Check every line of the data below for the word "equality". Copy the ones that have it.

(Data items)
* * * * * * *

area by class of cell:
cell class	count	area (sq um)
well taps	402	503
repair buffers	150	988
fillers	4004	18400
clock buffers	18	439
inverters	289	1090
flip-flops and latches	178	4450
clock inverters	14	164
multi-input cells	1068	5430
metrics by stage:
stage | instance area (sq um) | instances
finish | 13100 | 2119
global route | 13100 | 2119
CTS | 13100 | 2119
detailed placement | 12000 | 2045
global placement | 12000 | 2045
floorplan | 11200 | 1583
--- src/rtl/xif_copro_writeback_if.sv ---
// Unit-side, core-side and register-file signals of the writeback stage.
interface xif_copro_writeback_if
    import xif_copro_pkg::*;
#(
    parameter int DATA_WIDTH = 32,
    parameter int ID_WIDTH   = 4,
    parameter int NUM_UNITS  = 2
);

    logic [NUM_UNITS-1:0]                     unit_valid_i;
    logic [NUM_UNITS-1:0]                     unit_ready_o;
    logic [NUM_UNITS-1:0][ID_WIDTH-1:0]       unit_id_i;
    logic [NUM_UNITS-1:0][REG_ADDR_WIDTH-1:0] unit_rd_i;
    logic [NUM_UNITS-1:0][DATA_WIDTH-1:0]     unit_data_i;
    logic [NUM_UNITS-1:0]                     unit_copro_we_i;
    logic [NUM_UNITS-1:0]                     unit_core_we_i;

    logic                      result_valid_o;
    logic                      result_ready_i;
    logic [ID_WIDTH-1:0]       result_id_o;
    logic [REG_ADDR_WIDTH-1:0] result_rd_o;
    logic [DATA_WIDTH-1:0]     result_data_o;
    logic                      result_we_o;

    logic                      rf_we_o;
    logic [REG_ADDR_WIDTH-1:0] rf_waddr_o;
    logic [DATA_WIDTH-1:0]     rf_wdata_o;
    logic                      busy_o;

    modport slave (
        input  unit_valid_i, unit_id_i, unit_rd_i, unit_data_i,
        input  unit_copro_we_i, unit_core_we_i, result_ready_i,
        output unit_ready_o, result_valid_o, result_id_o,
        output result_rd_o, result_data_o, result_we_o,
        output rf_we_o, rf_waddr_o, rf_wdata_o, busy_o
    );

    modport master (
        output unit_valid_i, unit_id_i, unit_rd_i, unit_data_i,
        output unit_copro_we_i, unit_core_we_i, result_ready_i,
        input  unit_ready_o, result_valid_o, result_id_o,
        input  result_rd_o, result_data_o, result_we_o,
        input  rf_we_o, rf_waddr_o, rf_wdata_o, busy_o
    );

endinterface

--- src/rtl/xif_copro_wb_fifo.sv ---
// In-order result buffer; pointers carry a wrap bit to tell full from empty.
module xif_copro_wb_fifo #(
    parameter int WIDTH = 8,
    parameter int DEPTH = 4
) (
    input  logic             clk_i,
    input  logic             rst_i,
    input  logic             push_i,
    input  logic [WIDTH-1:0] data_i,
    input  logic             pop_i,
    output logic [WIDTH-1:0] head_o,
    output logic             full_o,
    output logic             empty_o
);

    localparam int AW = $clog2(DEPTH);

    logic [AW:0]      wr_ptr;
    logic [AW:0]      rd_ptr;
    logic [WIDTH-1:0] mem [DEPTH];

    always_ff @(posedge clk_i) begin
        if (rst_i) begin
            wr_ptr <= '0;
            rd_ptr <= '0;
            for (int i = 0; i < DEPTH; i++) begin
                mem[i] <= '0;
            end
        end else begin
            if (push_i && !full_o) begin
                mem[wr_ptr[AW-1:0]] <= data_i;
                wr_ptr <= wr_ptr + (AW+1)'(1);
            end
            if (pop_i && !empty_o) begin
                rd_ptr <= rd_ptr + (AW+1)'(1);
            end
        end
    end

    assign full_o  = (wr_ptr[AW-1:0] == rd_ptr[AW-1:0])
                  && (wr_ptr[AW] != rd_ptr[AW]);
    assign empty_o = (wr_ptr == rd_ptr);
    assign head_o  = mem[rd_ptr[AW-1:0]];

endmodule

--- src/rtl/xif_copro_writeback.sv ---
// XIF coprocessor writeback: round-robin collect, in-order buffer,
// one result transaction plus matching register-file write per entry.
module xif_copro_writeback
    import xif_copro_pkg::*;
#(
    parameter int DATA_WIDTH = 32,
    parameter int ID_WIDTH   = 4,
    parameter int NUM_UNITS  = 2,
    parameter int FIFO_DEPTH = 4
) (
    input logic                    clk_i,
    input logic                    rst_i,
    xif_copro_writeback_if.slave   bus
);

    localparam int PW = (NUM_UNITS > 1) ? $clog2(NUM_UNITS) : 1;

    typedef struct packed {
        logic [ID_WIDTH-1:0]       id;
        logic [REG_ADDR_WIDTH-1:0] rd;
        logic [DATA_WIDTH-1:0]     data;
        logic                      copro_we;
        logic                      core_we;
    } entry_t;

    logic [PW-1:0]        rr_ptr;
    logic [PW-1:0]        gnt_idx;
    logic [NUM_UNITS-1:0] grant;
    logic                 full;
    logic                 empty;
    logic                 push;
    logic                 pop;
    entry_t               push_entry;
    entry_t               head;

    // Scan from the priority pointer; the full flag alone blocks a grant.
    always_comb begin
        int u;
        u       = 0;
        grant   = '0;
        gnt_idx = rr_ptr;
        if (!full) begin
            for (int k = 0; k < NUM_UNITS; k++) begin
                u = (int'(rr_ptr) + k) % NUM_UNITS;
                if (bus.unit_valid_i[u] && grant == '0) begin
                    grant[u] = 1'b1;
                    gnt_idx  = PW'(u);
                end
            end
        end
    end

    always_comb begin
        push_entry          = '0;
        push_entry.id       = bus.unit_id_i[gnt_idx];
        push_entry.rd       = bus.unit_rd_i[gnt_idx];
        push_entry.data     = bus.unit_data_i[gnt_idx];
        push_entry.copro_we = bus.unit_copro_we_i[gnt_idx];
        push_entry.core_we  = bus.unit_core_we_i[gnt_idx];
    end

    always_ff @(posedge clk_i) begin
        if (rst_i) begin
            rr_ptr <= '0;
        end else if (push) begin
            rr_ptr <= PW'(rr_next(int'(gnt_idx), NUM_UNITS));
        end
    end

    assign push = |grant;
    assign pop  = !empty && bus.result_ready_i;

    xif_copro_wb_fifo #(
        .WIDTH ($bits(entry_t)),
        .DEPTH (FIFO_DEPTH)
    ) u_fifo (
        .clk_i   (clk_i),
        .rst_i   (rst_i),
        .push_i  (push),
        .data_i  (push_entry),
        .pop_i   (pop),
        .head_o  (head),
        .full_o  (full),
        .empty_o (empty)
    );

    assign bus.unit_ready_o   = grant;

    assign bus.result_valid_o = !empty;
    assign bus.result_id_o    = head.id;
    assign bus.result_rd_o    = head.rd;
    assign bus.result_data_o  = head.data;
    assign bus.result_we_o    = head.core_we;

    // The register write rides on the result handshake, never ahead of it.
    assign bus.rf_we_o        = pop && head.copro_we;
    assign bus.rf_waddr_o     = head.rd;
    assign bus.rf_wdata_o     = head.data;

    assign bus.busy_o         = !empty;

endmodule

--- src/flat_wrapper.sv ---
// flat-port wrapper written by rule: the top's interface ports become plain ports
module xif_copro_writeback_flat import xif_copro_pkg::*;
#(
    parameter int DATA_WIDTH = 32,
    parameter int ID_WIDTH   = 4,
    parameter int NUM_UNITS  = 2,
    parameter int FIFO_DEPTH = 4
)
  (clk_i, rst_i, bus_unit_valid_i, bus_unit_id_i, bus_unit_rd_i, bus_unit_data_i, bus_unit_copro_we_i, bus_unit_core_we_i, bus_result_ready_i, bus_unit_ready_o, bus_result_valid_o, bus_result_id_o, bus_result_rd_o, bus_result_data_o, bus_result_we_o, bus_rf_we_o, bus_rf_waddr_o, bus_rf_wdata_o, bus_busy_o);
  xif_copro_writeback_if #(.DATA_WIDTH(DATA_WIDTH), .ID_WIDTH(ID_WIDTH), .NUM_UNITS(NUM_UNITS)) bus_i ();
  input logic clk_i;
  input logic rst_i;
  input wire logic [$bits(bus_i.unit_valid_i)-1:0] bus_unit_valid_i;
  input wire logic [$bits(bus_i.unit_id_i)-1:0] bus_unit_id_i;
  input wire logic [$bits(bus_i.unit_rd_i)-1:0] bus_unit_rd_i;
  input wire logic [$bits(bus_i.unit_data_i)-1:0] bus_unit_data_i;
  input wire logic [$bits(bus_i.unit_copro_we_i)-1:0] bus_unit_copro_we_i;
  input wire logic [$bits(bus_i.unit_core_we_i)-1:0] bus_unit_core_we_i;
  input wire logic [$bits(bus_i.result_ready_i)-1:0] bus_result_ready_i;
  output wire logic [$bits(bus_i.unit_ready_o)-1:0] bus_unit_ready_o;
  output wire logic [$bits(bus_i.result_valid_o)-1:0] bus_result_valid_o;
  output wire logic [$bits(bus_i.result_id_o)-1:0] bus_result_id_o;
  output wire logic [$bits(bus_i.result_rd_o)-1:0] bus_result_rd_o;
  output wire logic [$bits(bus_i.result_data_o)-1:0] bus_result_data_o;
  output wire logic [$bits(bus_i.result_we_o)-1:0] bus_result_we_o;
  output wire logic [$bits(bus_i.rf_we_o)-1:0] bus_rf_we_o;
  output wire logic [$bits(bus_i.rf_waddr_o)-1:0] bus_rf_waddr_o;
  output wire logic [$bits(bus_i.rf_wdata_o)-1:0] bus_rf_wdata_o;
  output wire logic [$bits(bus_i.busy_o)-1:0] bus_busy_o;
  assign bus_i.unit_valid_i = bus_unit_valid_i;
  assign bus_i.unit_id_i = bus_unit_id_i;
  assign bus_i.unit_rd_i = bus_unit_rd_i;
  assign bus_i.unit_data_i = bus_unit_data_i;
  assign bus_i.unit_copro_we_i = bus_unit_copro_we_i;
  assign bus_i.unit_core_we_i = bus_unit_core_we_i;
  assign bus_i.result_ready_i = bus_result_ready_i;
  assign bus_unit_ready_o = bus_i.unit_ready_o;
  assign bus_result_valid_o = bus_i.result_valid_o;
  assign bus_result_id_o = bus_i.result_id_o;
  assign bus_result_rd_o = bus_i.result_rd_o;
  assign bus_result_data_o = bus_i.result_data_o;
  assign bus_result_we_o = bus_i.result_we_o;
  assign bus_rf_we_o = bus_i.rf_we_o;
  assign bus_rf_waddr_o = bus_i.rf_waddr_o;
  assign bus_rf_wdata_o = bus_i.rf_wdata_o;
  assign bus_busy_o = bus_i.busy_o;
  xif_copro_writeback #(.DATA_WIDTH(DATA_WIDTH), .ID_WIDTH(ID_WIDTH), .NUM_UNITS(NUM_UNITS), .FIFO_DEPTH(FIFO_DEPTH)) u_core (.clk_i(clk_i), .rst_i(rst_i), .bus(bus_i));
endmodule
File: config.mk
export PLATFORM = sky130hd
export DESIGN_NAME = control_unit
export DESIGN_NICKNAME = d
export VERILOG_FILES = /design/src/rtl/cpu_pkg.sv /design/src/rtl/microcode_rom.sv /design/src/rtl/control_unit.sv
export SDC_FILE = /design/constraint.sdc
export NUM_CORES = 1
export LEC_CHECK = 0
export CAP_MARGIN = 20
export CELL_PAD_IN_SITES_DETAIL_PLACEMENT = 0
export CELL_PAD_IN_SITES_GLOBAL_PLACEMENT = 1
export CORE_MARGIN = 4
export CORE_UTILIZATION = 28
export CTS_CLUSTER_DIAMETER = 120
export DETAILED_ROUTE_END_ITERATION = 16
export PLACE_DENSITY_LB_ADDON = 0.1
export RECOVER_POWER = 50
export SLEW_MARGIN = 20
export SYNTH_ARGS = -nofsm -noshare
export SYNTH_HDL_FRONTEND = slang
export SYNTH_HIERARCHICAL = 1
export SYNTH_SLANG_ARGS = --single-unit
File: constraint.sdc
create_clock -name clk -period 2.6 [get_ports clk]
set_input_delay 0.52 -clock clk [delete_from_list [all_inputs] [get_ports clk]]
set_output_delay 0.52 -clock clk [all_outputs]
set_load 0.02 [all_outputs]
File: src/rtl/cpu_pkg.sv
// Shared types and constants for the 8-bit bus CPU control path.
// Includes the opcode set, the control-word layout and instruction lengths.
package cpu_pkg;

   typedef enum logic [3:0] {
      OpNop = 4'h0,
      OpLda = 4'h1,
      OpAdd = 4'h2,
      OpSub = 4'h3,
      OpSta = 4'h4,
      OpLdi = 4'h5,
      OpJmp = 4'h6,
      OpJc  = 4'h7,
      OpJz  = 4'h8,
      OpOut = 4'hE,
      OpHlt = 4'hF
   } opcode_t;

   // First field is the MSB of the packed word.
   typedef struct packed {
      logic pc_inc;
      logic pc_out;
      logic pc_jump;
      logic mar_in;
      logic ram_in;
      logic ram_out;
      logic ir_in;
      logic ir_out;
      logic a_in;
      logic a_out;
      logic b_in;
      logic alu_out;
      logic alu_sub;
      logic flags_in;
      logic out_in;
      logic halt;
   } ctrl_word_t;

   localparam int unsigned T0 = 0;
   localparam int unsigned T1 = 1;
   localparam int unsigned T2 = 2;
   localparam int unsigned T3 = 3;
   localparam int unsigned T4 = 4;

   localparam int unsigned LenNop   = 2;
   localparam int unsigned LenMem   = 4;
   localparam int unsigned LenAlu   = 5;
   localparam int unsigned LenShort = 3;

   function automatic int unsigned instr_len(input logic [3:0] op);
      case (opcode_t'(op))
         OpLda, OpSta:                      instr_len = LenMem;
         OpAdd, OpSub:                      instr_len = LenAlu;
         OpLdi, OpJmp, OpJc, OpJz, OpOut,
         OpHlt:                             instr_len = LenShort;
         default:                           instr_len = LenNop;
      endcase
   endfunction

endpackage

File: src/rtl/microcode_rom.sv
// Combinational microcode: maps (opcode, T-state, flags) to a control word.
// Also reports whether the current T-state is the instruction's last.
module microcode_rom
   import cpu_pkg::*;
#(
   parameter int unsigned STEP_W = 3
) (
   input  logic [3:0]        opcode,
   input  logic [STEP_W-1:0] step,
   input  logic              carry_flag,
   input  logic              zero_flag,
   output ctrl_word_t        ctrl,
   output logic              last_step
);

   logic [31:0] t;

   always_comb begin
      ctrl      = '0;
      t         = 32'(step);
      last_step = (t == instr_len(opcode) - 1);

      if (t == T0) begin
         ctrl.pc_out = 1'b1;
         ctrl.mar_in = 1'b1;
      end else if (t == T1) begin
         ctrl.ram_out = 1'b1;
         ctrl.ir_in   = 1'b1;
         ctrl.pc_inc  = 1'b1;
      end else begin
         // Execute phase: opcode is valid from T2 onward.
         case (opcode_t'(opcode))
            OpLda, OpAdd, OpSub, OpSta: begin
               if (t == T2) begin
                  ctrl.ir_out = 1'b1;
                  ctrl.mar_in = 1'b1;
               end else if (t == T3) begin
                  if (opcode_t'(opcode) == OpSta) begin
                     ctrl.a_out  = 1'b1;
                     ctrl.ram_in = 1'b1;
                  end else begin
                     ctrl.ram_out = 1'b1;
                     ctrl.a_in    = (opcode_t'(opcode) == OpLda);
                     ctrl.b_in    = (opcode_t'(opcode) != OpLda);
                  end
               end else if (t == T4 && opcode_t'(opcode) != OpLda
                            && opcode_t'(opcode) != OpSta) begin
                  ctrl.alu_out  = 1'b1;
                  ctrl.a_in     = 1'b1;
                  ctrl.flags_in = 1'b1;
                  ctrl.alu_sub  = (opcode_t'(opcode) == OpSub);
               end
            end
            OpLdi: if (t == T2) begin
               ctrl.ir_out = 1'b1;
               ctrl.a_in   = 1'b1;
            end
            OpJmp: if (t == T2) begin
               ctrl.ir_out  = 1'b1;
               ctrl.pc_jump = 1'b1;
            end
            OpJc: if (t == T2) begin
               ctrl.ir_out  = 1'b1;
               ctrl.pc_jump = carry_flag;
            end
            OpJz: if (t == T2) begin
               ctrl.ir_out  = 1'b1;
               ctrl.pc_jump = zero_flag;
            end
            OpOut: if (t == T2) begin
               ctrl.a_out  = 1'b1;
               ctrl.out_in = 1'b1;
            end
            OpHlt: if (t == T2) begin
               ctrl.halt = 1'b1;
            end
            default: ;
         endcase
      end
   end

endmodule

File: src/rtl/control_unit.sv
// T-state sequencer for the 8-bit bus CPU: step counter, sticky halt,
// reset forcing and halt gating around the microcode ROM.
module control_unit
   import cpu_pkg::*;
#(
   parameter int unsigned STEP_W = 3
) (
   input  logic              clk,
   input  logic              rst_n,
   input  logic [3:0]        opcode,
   input  logic              carry_flag,
   input  logic              zero_flag,
   output ctrl_word_t        ctrl,
   output logic [STEP_W-1:0] step,
   output logic              halted
);

   logic [STEP_W-1:0] step_q, step_d;
   logic              halted_q, halted_d;
   ctrl_word_t        rom_ctrl;
   logic              rom_last;

   microcode_rom #(
      .STEP_W(STEP_W)
   ) u_rom (
      .opcode    (opcode),
      .step      (step_q),
      .carry_flag(carry_flag),
      .zero_flag (zero_flag),
      .ctrl      (rom_ctrl),
      .last_step (rom_last)
   );

   always_comb begin
      step_d   = step_q + STEP_W'(1);
      halted_d = halted_q | (rom_ctrl.halt & ~halted_q);
      if (halted_q || rom_last) begin
         step_d = '0;
      end
   end

   always_ff @(posedge clk) begin
      if (!rst_n) begin
         step_q   <= '0;
         halted_q <= 1'b0;
      end else begin
         step_q   <= step_d;
         halted_q <= halted_d;
      end
   end

   // Reset wins over halt so no strobe escapes while rst_n is low.
   always_comb begin
      ctrl = rom_ctrl;
      if (!rst_n) begin
         ctrl = '0;
      end else if (halted_q) begin
         ctrl      = '0;
         ctrl.halt = 1'b1;
      end
   end

   assign step   = step_q;
   assign halted = halted_q;

endmodule
* Word-level counts from Yosys, hierarchy flattened *
Memory sizes are Yosys's and may differ from the RTL's.
Cells that the tools add are included.

storage, ports and cells
  register bits = 4
  bits in latches = 0
  RAM bits = 0
  memory bits (read-only) = 48
  memories kept = 1

memory list
  name              depth  width  read ports  clocked after memory_dff  wr ports  line           source
  (name not given)  16     3      1           0                         0         cpu_pkg.sv:51  case (opcode_t'(op))

cells by class
  add/sub/neg operators = 2
  multiply operators = 0
  div/mod/pow operators = 0
  magnitude comparators = 0
  equality and inequality tests = 17
  shift operators = 0
  muxes and demuxes = 35
  bitwise operators = 4
  reductions and logical operators = 7

operators with widths
  operator                                             count
  equality test 3 x 32 -> 1 bit                        1
  2-to-1 mux 16 bit                                    2
  subtractor 32 x 1 -> 32 bit, second input constant   1
  2-to-1 mux 1 bit                                     17
  equality test 4 x 3 -> 1 bit, second input constant  4
  equality test 4 bit, second input constant           3
  2-to-1 mux 12 bit                                    1
  2-to-1 mux 3 bit                                     4
  2-to-1 mux 9 bit                                     1
  equality test 4 x 2 -> 1 bit, second input constant  2
  2-to-1 mux 2 bit                                     4
  OR reduction 7 bit                                   1
  equality test 3 x 2 -> 1 bit, second input constant  2
  2-to-1 mux 6 bit                                     1
  case mux 1 bit (2 select lines)                      3
  equality test 4 x 1 -> 1 bit, second input constant  1
  2-to-1 mux 4 bit                                     1
  != test 4 x 1 -> 1 bit, second input constant        1
  != test 4 x 3 -> 1 bit, second input constant        1
  OR reduction 4 bit                                   1
  adder 3 x 1 -> 3 bit, second input constant          1
  equality test 3 x 1 -> 1 bit, second input constant  1
  equality test 3 bit, second input constant           1
  logical NOT 3 bit                                    1
  7 further kinds                                      9

* Longest topological paths before layout *
  word-level depth = 11
  gate-level depth with buffers = 10
  depth with buffers taken out = 9

* By module *
Netlist, hierarchy kept.

modules (own cells, without submodules)
  module         instances  cells an instance  area an instance (um^2)  seq. area each (um^2)
  microcode_rom  1          57                 387.9                    0.0
  control_unit   1          29                 250.2                    80.1

* Worst setup path before layout *
No wires, ideal clock.

  kind = input-to-reg
  start = in opcode[2]
  end = reg step_q[0] (netlist: step[0])
  library setup time = 129 ps
  arrival time = 2207 ps
  data required time = 2471 ps
  path slack = 263 ps
  stages = 10
  path buffers = 1
  cells stage by stage = buf_2 > nor3_4 > or3b_4 > inv_1 > ha_1 > ha_1 > xnor2_1 > nor4b_1 > mux2_4 > nor3_1

between the ends
  longest elaborated chain between the ends = 5

ends and longest elaborated chain
  item                           line                 source
  start, declared                control_unit.sv:10   input logic [3:0] opcode,
  memory read (16 x 3 bit)       n/a
  subtractor 32 x 1 -> 32 bit    microcode_rom.sv:21  last_step = (t == instr_len(opcode) - 1);
  equality test 3 x 32 -> 1 bit  microcode_rom.sv:21
  net rom_last                   control_unit.sv:21   logic rom_last;
  logical OR 1 bit               control_unit.sv:37   if (halted_q || rom_last) begin
  OR reduction 2 bit (no line)   n/a
  end signal, assigned           control_unit.sv:47   step_q <= step_d;
  end, declared                  control_unit.sv:18   logic [STEP_W-1:0] step_q, step_d;

The timed path passes the listed nets, and every way through them passes these cells.
A chain may end at the register's enable or synchronous reset.

* Worst setup path after layout *
  start = in opcode[0]
  end = reg step_q[0] (netlist: step[0])

Same word-level chain as after synthesis.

* * * * * * *

▶ _Exercise response_
  equality and inequality tests = 17
  equality test 3 x 32 -> 1 bit                        1
  equality test 4 x 3 -> 1 bit, second input constant  4
  equality test 4 bit, second input constant           3
  equality test 4 x 2 -> 1 bit, second input constant  2
  equality test 3 x 2 -> 1 bit, second input constant  2
  equality test 4 x 1 -> 1 bit, second input constant  1
  equality test 3 x 1 -> 1 bit, second input constant  1
  equality test 3 bit, second input constant           1
  equality test 3 x 32 -> 1 bit  microcode_rom.sv:21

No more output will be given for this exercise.